Нахмурившийся гепид движением предостерегающей руки прервал велеречивое перечисление:

– Юный королевский сын, ты нравишься мне. Ты звучно играешь на арфе, ты быстро бьешься. Но еще быстрее ты говоришь. Но научись еще одному искусству, более трудному и более необходимому для будущего короля, чем первые. Научись молчать! Что если я продам великому повелителю хуннов всех, кого ты перечислил?

– Ты не предашь! – перепуганный юноша смертельно побледнел.

– Я этого не сделаю, потому что поклялся сам себе держать в тайне все то, что придется мне услышать! И на эту тайну я имею право, так как заговор ваш грозит гибелью не Аттиле, а лишь одним вам. Ты в этом сомневаешься, отважный Дагхар? Все, названные тобой, даже если бы они были вдесятеро сильнее, и то не в состоянии отделить ни единой щепы от тугого ярма, надетого Аттилой на шеи наших народов. Вы все погибнете, если ныне не послушаете моего предостережения. В открытом сражении его никогда не победить. Но против небольшого ножа в слабой руке от того, от кого не ожидаешь, бессильна самая крепкая броня, а яд, незаметно подсыпанный в напиток любви…

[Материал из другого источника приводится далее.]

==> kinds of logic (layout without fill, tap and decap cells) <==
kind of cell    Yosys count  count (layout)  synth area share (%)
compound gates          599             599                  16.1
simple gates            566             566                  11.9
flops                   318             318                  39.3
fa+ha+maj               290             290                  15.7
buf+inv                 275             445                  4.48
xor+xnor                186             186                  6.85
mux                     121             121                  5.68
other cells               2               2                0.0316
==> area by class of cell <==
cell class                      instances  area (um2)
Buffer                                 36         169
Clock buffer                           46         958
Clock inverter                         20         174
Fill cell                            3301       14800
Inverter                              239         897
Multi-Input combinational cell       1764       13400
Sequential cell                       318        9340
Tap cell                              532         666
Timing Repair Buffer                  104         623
**src/design/kpv_pkg.sv**
```systemverilog
`default_nettype none
package kpv_pkg;

	// Fixed-point format and datapath widths
	localparam int FRAC_BITS = 16;
	localparam int DATA_W    = 32;
	localparam int DIV_W     = DATA_W + FRAC_BITS;
	localparam int CNT_W     = $clog2(DIV_W + 1);
	localparam int PC_W      = 7;

	typedef logic signed [DATA_W-1:0] word_t;
	typedef logic [4:0] ridx_t;
	typedef logic [1:0] cfg_idx_t;
	typedef logic [PC_W-1:0] pc_t;

	localparam word_t WORD_MAX = 32'sh7fffffff;
	localparam word_t WORD_MIN = 32'sh80000000;
	localparam word_t Q_HALF   = word_t'(1 << (FRAC_BITS - 1));
	localparam word_t RESET_PROCESS = word_t'(((3 << FRAC_BITS) + 50) / 100);
	localparam word_t RESET_SENSOR  = word_t'(((1 << FRAC_BITS) + 5) / 10);
	localparam word_t RESET_COV     = Q_HALF;

	// Configuration register indexes
	localparam cfg_idx_t CFG_PROCESS = 2'd0;
	localparam cfg_idx_t CFG_SENSOR  = 2'd1;
	localparam cfg_idx_t CFG_INITCOV = 2'd2;

	// Result status codes
	localparam logic [1:0] STAT_OK   = 2'd0;
	localparam logic [1:0] STAT_SKIP = 2'd1;
	localparam logic [1:0] STAT_SAT  = 2'd2;

	// Register file map
	localparam ridx_t R_ZERO = 5'd0;
	localparam ridx_t R_POS  = 5'd1;
	localparam ridx_t R_VEL  = 5'd2;
	localparam ridx_t R_P00  = 5'd3;
	localparam ridx_t R_P01  = 5'd4;
	localparam ridx_t R_P10  = 5'd5;
	localparam ridx_t R_P11  = 5'd6;
	localparam ridx_t R_LFP  = 5'd7;
	localparam ridx_t R_QN   = 5'd8;
	localparam ridx_t R_RN   = 5'd9;
	localparam ridx_t R_HALF = 5'd10;
	localparam ridx_t R_DT   = 5'd11;
	localparam ridx_t R_U    = 5'd12;
	localparam ridx_t R_T0   = 5'd13;
	localparam ridx_t R_T1   = 5'd14;
	localparam ridx_t R_T2   = 5'd15;
	localparam ridx_t R_T3   = 5'd16;
	localparam ridx_t R_T4   = 5'd17;
	localparam ridx_t R_T5   = 5'd18;
	localparam ridx_t R_T6   = 5'd19;
	localparam ridx_t R_T7   = 5'd20;
	localparam ridx_t R_T8   = 5'd21;
	localparam ridx_t R_T9   = 5'd22;
	localparam ridx_t R_T10  = 5'd23;
	localparam ridx_t R_T11  = 5'd24;
	localparam ridx_t R_T12  = 5'd25;

	typedef enum logic [2:0] {
		OP_ADD  = 3'd0,
		OP_SUB  = 3'd1,
		OP_MUL  = 3'd2,
		OP_DIV  = 3'd3,
		OP_CHKZ = 3'd4
	} op_t;

	typedef struct packed {
		op_t   op;
		ridx_t dst;
		ridx_t sa;
		ridx_t sb;
		logic  last;
	} uop_t;

	typedef struct packed {
		logic  start;
		op_t   op;
		word_t a;
		word_t b;
	} alu_req_t;

	typedef struct packed {
		logic  done;
		word_t res;
		logic  sat;
	} alu_rsp_t;

	typedef struct packed {
		logic     alu_en;
		ridx_t    alu_idx;
		word_t    alu_data;
		logic     ld_en;
		word_t    ld_u;
		word_t    ld_dt;
		logic     cfg_en;
		cfg_idx_t cfg_idx;
		logic [DATA_W-2:0] cfg_data;
	} rf_wr_t;

	localparam pc_t PRED_START = 7'd0;
	localparam pc_t UPD_START  = 7'd20;

	function automatic uop_t mk_uop(input op_t op, input ridx_t d, input ridx_t a,
			input ridx_t b, input logic l);
		uop_t u;
		u.op   = op;
		u.dst  = d;
		u.sa   = a;
		u.sb   = b;
		u.last = l;
		return u;
	endfunction

	// Microprogram: predict from PRED_START, update from UPD_START
	function automatic uop_t ucode(input pc_t pc);
		uop_t u;
		case (pc)
			7'd0:  u = mk_uop(OP_MUL, R_T0,  R_DT,  R_DT,  1'b0);
			7'd1:  u = mk_uop(OP_MUL, R_T0,  R_T0,  R_U,   1'b0);
			7'd2:  u = mk_uop(OP_MUL, R_T0,  R_T0,  R_HALF, 1'b0);
			7'd3:  u = mk_uop(OP_MUL, R_T1,  R_VEL, R_DT,  1'b0);
			7'd4:  u = mk_uop(OP_ADD, R_T1,  R_POS, R_T1,  1'b0);
			7'd5:  u = mk_uop(OP_ADD, R_POS, R_T1,  R_T0,  1'b0);
			7'd6:  u = mk_uop(OP_MUL, R_T2,  R_DT,  R_U,   1'b0);
			7'd7:  u = mk_uop(OP_ADD, R_VEL, R_VEL, R_T2,  1'b0);
			7'd8:  u = mk_uop(OP_MUL, R_T3,  R_P10, R_DT,  1'b0);
			7'd9:  u = mk_uop(OP_ADD, R_T3,  R_P00, R_T3,  1'b0);
			7'd10: u = mk_uop(OP_MUL, R_T4,  R_P01, R_DT,  1'b0);
			7'd11: u = mk_uop(OP_ADD, R_T3,  R_T3,  R_T4,  1'b0);
			7'd12: u = mk_uop(OP_MUL, R_T4,  R_P11, R_DT,  1'b0);
			7'd13: u = mk_uop(OP_MUL, R_T4,  R_T4,  R_DT,  1'b0);
			7'd14: u = mk_uop(OP_ADD, R_T3,  R_T3,  R_T4,  1'b0);
			7'd15: u = mk_uop(OP_ADD, R_P00, R_T3,  R_QN,  1'b0);
			7'd16: u = mk_uop(OP_MUL, R_T4,  R_P11, R_DT,  1'b0);
			7'd17: u = mk_uop(OP_ADD, R_P01, R_P01, R_T4,  1'b0);
			7'd18: u = mk_uop(OP_ADD, R_P10, R_P10, R_T4,  1'b0);
			7'd19: u = mk_uop(OP_ADD, R_P11, R_P11, R_QN,  1'b1);
			// update: innovation matrix and its determinant
			7'd20: u = mk_uop(OP_ADD, R_T0,  R_P00, R_RN,  1'b0);
			7'd21: u = mk_uop(OP_ADD, R_T1,  R_P11, R_RN,  1'b0);
			7'd22: u = mk_uop(OP_MUL, R_T2,  R_T0,  R_T1,  1'b0);
			7'd23: u = mk_uop(OP_MUL, R_T3,  R_P01, R_P10, 1'b0);
			7'd24: u = mk_uop(OP_SUB, R_T2,  R_T2,  R_T3,  1'b0);
			7'd25: u = mk_uop(OP_CHKZ, R_ZERO, R_T2, R_ZERO, 1'b0);
			// measured velocity and innovations
			7'd26: u = mk_uop(OP_SUB, R_T3,  R_U,   R_LFP, 1'b0);
			7'd27: u = mk_uop(OP_DIV, R_T3,  R_T3,  R_DT,  1'b0);
			7'd28: u = mk_uop(OP_SUB, R_T4,  R_U,   R_POS, 1'b0);
			7'd29: u = mk_uop(OP_SUB, R_T3,  R_T3,  R_VEL, 1'b0);
			// gain
			7'd30: u = mk_uop(OP_MUL, R_T5,  R_P00, R_T1,  1'b0);
			7'd31: u = mk_uop(OP_MUL, R_T6,  R_P01, R_P10, 1'b0);
			7'd32: u = mk_uop(OP_SUB, R_T5,  R_T5,  R_T6,  1'b0);
			7'd33: u = mk_uop(OP_DIV, R_T5,  R_T5,  R_T2,  1'b0);
			7'd34: u = mk_uop(OP_MUL, R_T6,  R_P01, R_T0,  1'b0);
			7'd35: u = mk_uop(OP_MUL, R_T7,  R_P00, R_P01, 1'b0);
			7'd36: u = mk_uop(OP_SUB, R_T6,  R_T6,  R_T7,  1'b0);
			7'd37: u = mk_uop(OP_DIV, R_T6,  R_T6,  R_T2,  1'b0);
			7'd38: u = mk_uop(OP_MUL, R_T7,  R_P10, R_T1,  1'b0);
			7'd39: u = mk_uop(OP_MUL, R_T8,  R_P11, R_P10, 1'b0);
			7'd40: u = mk_uop(OP_SUB, R_T7,  R_T7,  R_T8,  1'b0);
			7'd41: u = mk_uop(OP_DIV, R_T7,  R_T7,  R_T2,  1'b0);
			7'd42: u = mk_uop(OP_MUL, R_T8,  R_P11, R_T0,  1'b0);
			7'd43: u = mk_uop(OP_MUL, R_T9,  R_P10, R_P01, 1'b0);
			7'd44: u = mk_uop(OP_SUB, R_T8,  R_T8,  R_T9,  1'b0);
			7'd45: u = mk_uop(OP_DIV, R_T8,  R_T8,  R_T2,  1'b0);
			// state correction
			7'd46: u = mk_uop(OP_MUL, R_T9,  R_T5,  R_T4,  1'b0);
			7'd47: u = mk_uop(OP_MUL, R_T10, R_T6,  R_T3,  1'b0);
			7'd48: u = mk_uop(OP_ADD, R_T9,  R_T9,  R_T10, 1'b0);
			7'd49: u = mk_uop(OP_ADD, R_POS, R_POS, R_T9,  1'b0);
			7'd50: u = mk_uop(OP_ADD, R_LFP, R_POS, R_ZERO, 1'b0);
			7'd51: u = mk_uop(OP_MUL, R_T9,  R_T7,  R_T4,  1'b0);
			7'd52: u = mk_uop(OP_MUL, R_T10, R_T8,  R_T3,  1'b0);
			7'd53: u = mk_uop(OP_ADD, R_T9,  R_T9,  R_T10, 1'b0);
			7'd54: u = mk_uop(OP_ADD, R_VEL, R_VEL, R_T9,  1'b0);
			// covariance correction, old entries kept until last use
			7'd55: u = mk_uop(OP_MUL, R_T9,  R_T5,  R_P00, 1'b0);
			7'd56: u = mk_uop(OP_MUL, R_T10, R_T6,  R_P10, 1'b0);
			7'd57: u = mk_uop(OP_ADD, R_T9,  R_T9,  R_T10, 1'b0);
			7'd58: u = mk_uop(OP_SUB, R_T9,  R_P00, R_T9,  1'b0);
			7'd59: u = mk_uop(OP_MUL, R_T10, R_T5,  R_P01, 1'b0);
			7'd60: u = mk_uop(OP_MUL, R_T11, R_T6,  R_P11, 1'b0);
			7'd61: u = mk_uop(OP_ADD, R_T10, R_T10, R_T11, 1'b0);
			7'd62: u = mk_uop(OP_SUB, R_T10, R_P01, R_T10, 1'b0);
			7'd63: u = mk_uop(OP_MUL, R_T11, R_T7,  R_P00, 1'b0);
			7'd64: u = mk_uop(OP_MUL, R_T12, R_T8,  R_P10, 1'b0);
			7'd65: u = mk_uop(OP_ADD, R_T11, R_T11, R_T12, 1'b0);
			7'd66: u = mk_uop(OP_SUB, R_P10, R_P10, R_T11, 1'b0);
			7'd67: u = mk_uop(OP_MUL, R_T11, R_T7,  R_P01, 1'b0);
			7'd68: u = mk_uop(OP_MUL, R_T12, R_T8,  R_P11, 1'b0);
			7'd69: u = mk_uop(OP_ADD, R_T11, R_T11, R_T12, 1'b0);
			7'd70: u = mk_uop(OP_SUB, R_P11, R_P11, R_T11, 1'b0);
			7'd71: u = mk_uop(OP_ADD, R_P00, R_T9,  R_ZERO, 1'b0);
			7'd72: u = mk_uop(OP_ADD, R_P01, R_T10, R_ZERO, 1'b1);
			default: u = mk_uop(OP_ADD, R_T12, R_ZERO, R_ZERO, 1'b1);
		endcase
		return u;
	endfunction

endpackage
`default_nettype wire

```
**src/design/kpv_regfile.sv**
```systemverilog
`default_nettype none
module kpv_regfile (
	input  wire logic             clk,
	input  wire logic             arst_n,
	input  wire kpv_pkg::rf_wr_t  wr,
	input  wire kpv_pkg::ridx_t   rd_a_idx,
	input  wire kpv_pkg::ridx_t   rd_b_idx,
	output kpv_pkg::word_t        rd_a,
	output kpv_pkg::word_t        rd_b,
	output kpv_pkg::word_t        pos,
	output kpv_pkg::word_t        vel
);

	kpv_pkg::word_t rf_q [32];
	kpv_pkg::word_t rd_a_q;
	kpv_pkg::word_t rd_b_q;

	// State, registers, operands and temporaries
	always_ff @(posedge clk or negedge arst_n) begin
		if (!arst_n) begin
			for (int i = 0; i < 32; i++) begin
				rf_q[i] <= '0;
			end
			rf_q[kpv_pkg::R_P00]  <= kpv_pkg::RESET_COV;
			rf_q[kpv_pkg::R_P11]  <= kpv_pkg::RESET_COV;
			rf_q[kpv_pkg::R_QN]   <= kpv_pkg::RESET_PROCESS;
			rf_q[kpv_pkg::R_RN]   <= kpv_pkg::RESET_SENSOR;
			rf_q[kpv_pkg::R_HALF] <= kpv_pkg::Q_HALF;
		end else begin
			if (wr.cfg_en) begin
				case (wr.cfg_idx)
					kpv_pkg::CFG_PROCESS: rf_q[kpv_pkg::R_QN] <= {1'b0, wr.cfg_data};
					kpv_pkg::CFG_SENSOR:  rf_q[kpv_pkg::R_RN] <= {1'b0, wr.cfg_data};
					kpv_pkg::CFG_INITCOV: begin
						rf_q[kpv_pkg::R_P00] <= {1'b0, wr.cfg_data};
						rf_q[kpv_pkg::R_P11] <= {1'b0, wr.cfg_data};
					end
					default: ;
				endcase
			end
			if (wr.ld_en) begin
				rf_q[kpv_pkg::R_U]  <= wr.ld_u;
				rf_q[kpv_pkg::R_DT] <= wr.ld_dt;
			end
			if (wr.alu_en) begin
				rf_q[wr.alu_idx] <= wr.alu_data;
			end
		end
	end

	// Registered operand reads
	always_ff @(posedge clk) begin
		rd_a_q <= rf_q[rd_a_idx];
		rd_b_q <= rf_q[rd_b_idx];
	end

	assign rd_a = rd_a_q;
	assign rd_b = rd_b_q;
	assign pos  = rf_q[kpv_pkg::R_POS];
	assign vel  = rf_q[kpv_pkg::R_VEL];

endmodule
`default_nettype wire

```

За столом установилась зловещая тишина – столь последние слова гепида не вязались с тем, что он говорил им ранее. Выходит, если кто-то иной устранит Аттилу, то гепид выступит на их стороне.

– Что застыли? – Ардарих мрачно усмехнулся. – Веселитесь, кричите здравницы в честь нашего вождя, как кричат и поступают другие. Иначе вы не доживете и до конца этого пира…

Его улыбка говорила, что их жизни им еще пригодятся после того, как… А до того, как… еще надо дожить…

Повинуясь указующему знаку ладони Аттилы, поочередно вставали военачальники, подняв кубок с вином, произносили тосты.

И каждый из них неизменно начинал свою речь с прославления своего славного вождя – сына Тэнгрэ – и завершал пожеланием силы и могущества для побед в предстоящих сражениях.

И у всех на языке только Рим. Рим! Рим!

От этого величественного города не должно остаться камня на камне! Столица империи, которая мечом подчинила себе столько государств, ввергла соседние народы в рабство, сама превратилась в гнездо разврата и погрузила народы в пучину крови и слез, должна быть разрушена!

Гибели Рима желают короли многих государств. Все они с надеждой смотрят на Аттилу. От его единственного слова зависит ход Истории…

Спустя многие века никто и не вспомнит, глядя на развалины, кто строил Рим. Но имя того, кто разрушил Вечный город, а его разрушил Аттила! – с восхищением будут передавать из поколения в поколение…

Разгоряченные предметом волнующего их кровь разговора, вожди племен и народов тревожили покой своих спящих в ножнах мечах, то и дела прикасаясь к их рукояткам.

Но вот Аттила встал, и гул в зале мгновенно смолк. Вождь хлопнул в ладоши, и откуда-то появился главный акын – Баянчи.

С огромной головой, небольшим кряжистым телом и невероятно короткими и безобразно кривоватыми ногами, акын, казалось, не шел, а катился. По залу украдкой пробежался сдавленный смешок.